WORK REQUEST: The records below must be copied out completely and exactly.

Excerpts from a dataset:
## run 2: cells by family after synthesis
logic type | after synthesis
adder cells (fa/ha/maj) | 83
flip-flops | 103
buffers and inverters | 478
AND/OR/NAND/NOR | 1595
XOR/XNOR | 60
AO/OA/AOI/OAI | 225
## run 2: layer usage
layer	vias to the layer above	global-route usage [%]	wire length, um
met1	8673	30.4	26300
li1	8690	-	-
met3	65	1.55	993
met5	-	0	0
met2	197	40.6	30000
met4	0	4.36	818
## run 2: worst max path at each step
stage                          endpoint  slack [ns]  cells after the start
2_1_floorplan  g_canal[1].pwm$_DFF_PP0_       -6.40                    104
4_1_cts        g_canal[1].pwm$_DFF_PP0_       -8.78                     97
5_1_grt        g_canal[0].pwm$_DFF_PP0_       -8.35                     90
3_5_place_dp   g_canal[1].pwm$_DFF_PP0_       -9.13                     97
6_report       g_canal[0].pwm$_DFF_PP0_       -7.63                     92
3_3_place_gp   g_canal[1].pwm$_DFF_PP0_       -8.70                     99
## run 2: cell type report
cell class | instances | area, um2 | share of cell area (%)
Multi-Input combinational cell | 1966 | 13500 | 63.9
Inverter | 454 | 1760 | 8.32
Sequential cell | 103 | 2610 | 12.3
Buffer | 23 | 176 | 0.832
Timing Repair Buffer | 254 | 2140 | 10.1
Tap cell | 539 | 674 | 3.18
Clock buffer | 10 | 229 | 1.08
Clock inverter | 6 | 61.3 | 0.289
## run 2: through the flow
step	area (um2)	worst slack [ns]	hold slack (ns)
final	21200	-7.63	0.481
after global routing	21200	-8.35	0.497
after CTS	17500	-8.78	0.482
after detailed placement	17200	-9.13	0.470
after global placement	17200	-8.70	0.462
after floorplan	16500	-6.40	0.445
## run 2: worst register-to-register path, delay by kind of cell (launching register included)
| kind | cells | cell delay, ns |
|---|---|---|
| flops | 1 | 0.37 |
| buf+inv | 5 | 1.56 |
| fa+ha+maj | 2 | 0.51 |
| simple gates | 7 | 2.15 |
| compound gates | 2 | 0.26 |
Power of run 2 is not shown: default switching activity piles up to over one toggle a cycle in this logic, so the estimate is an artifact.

PROBLEM SOLUTION:
## run 2: cells by family after synthesis
logic type | after synthesis
adder cells (fa/ha/maj) | 83
flip-flops | 103
buffers and inverters | 478
AND/OR/NAND/NOR | 1595
XOR/XNOR | 60
AO/OA/AOI/OAI | 225
## run 2: layer usage
layer	vias to the layer above	global-route usage [%]	wire length, um
met1	8673	30.4	26300
li1	8690	-	-
met3	65	1.55	993
met5	-	0	0
met2	197	40.6	30000
met4	0	4.36	818
## run 2: worst max path at each step
stage                          endpoint  slack [ns]  cells after the start
2_1_floorplan  g_canal[1].pwm$_DFF_PP0_       -6.40                    104
4_1_cts        g_canal[1].pwm$_DFF_PP0_       -8.78                     97
5_1_grt        g_canal[0].pwm$_DFF_PP0_       -8.35                     90
3_5_place_dp   g_canal[1].pwm$_DFF_PP0_       -9.13                     97
6_report       g_canal[0].pwm$_DFF_PP0_       -7.63                     92
3_3_place_gp   g_canal[1].pwm$_DFF_PP0_       -8.70                     99
## run 2: cell type report
cell class | instances | area, um2 | share of cell area (%)
Multi-Input combinational cell | 1966 | 13500 | 63.9
Inverter | 454 | 1760 | 8.32
Sequential cell | 103 | 2610 | 12.3
Buffer | 23 | 176 | 0.832
Timing Repair Buffer | 254 | 2140 | 10.1
Tap cell | 539 | 674 | 3.18
Clock buffer | 10 | 229 | 1.08
Clock inverter | 6 | 61.3 | 0.289
## run 2: through the flow
step	area (um2)	worst slack [ns]	hold slack (ns)
final	21200	-7.63	0.481
after global routing	21200	-8.35	0.497
after CTS	17500	-8.78	0.482
after detailed placement	17200	-9.13	0.470
after global placement	17200	-8.70	0.462
after floorplan	16500	-6.40	0.445
## run 2: worst register-to-register path, delay by kind of cell (launching register included)
| kind | cells | cell delay, ns |
|---|---|---|
| flops | 1 | 0.37 |
| buf+inv | 5 | 1.56 |
| fa+ha+maj | 2 | 0.51 |
| simple gates | 7 | 2.15 |
| compound gates | 2 | 0.26 |
Power of run 2 is not shown: default switching activity piles up to over one toggle a cycle in this logic, so the estimate is an artifact.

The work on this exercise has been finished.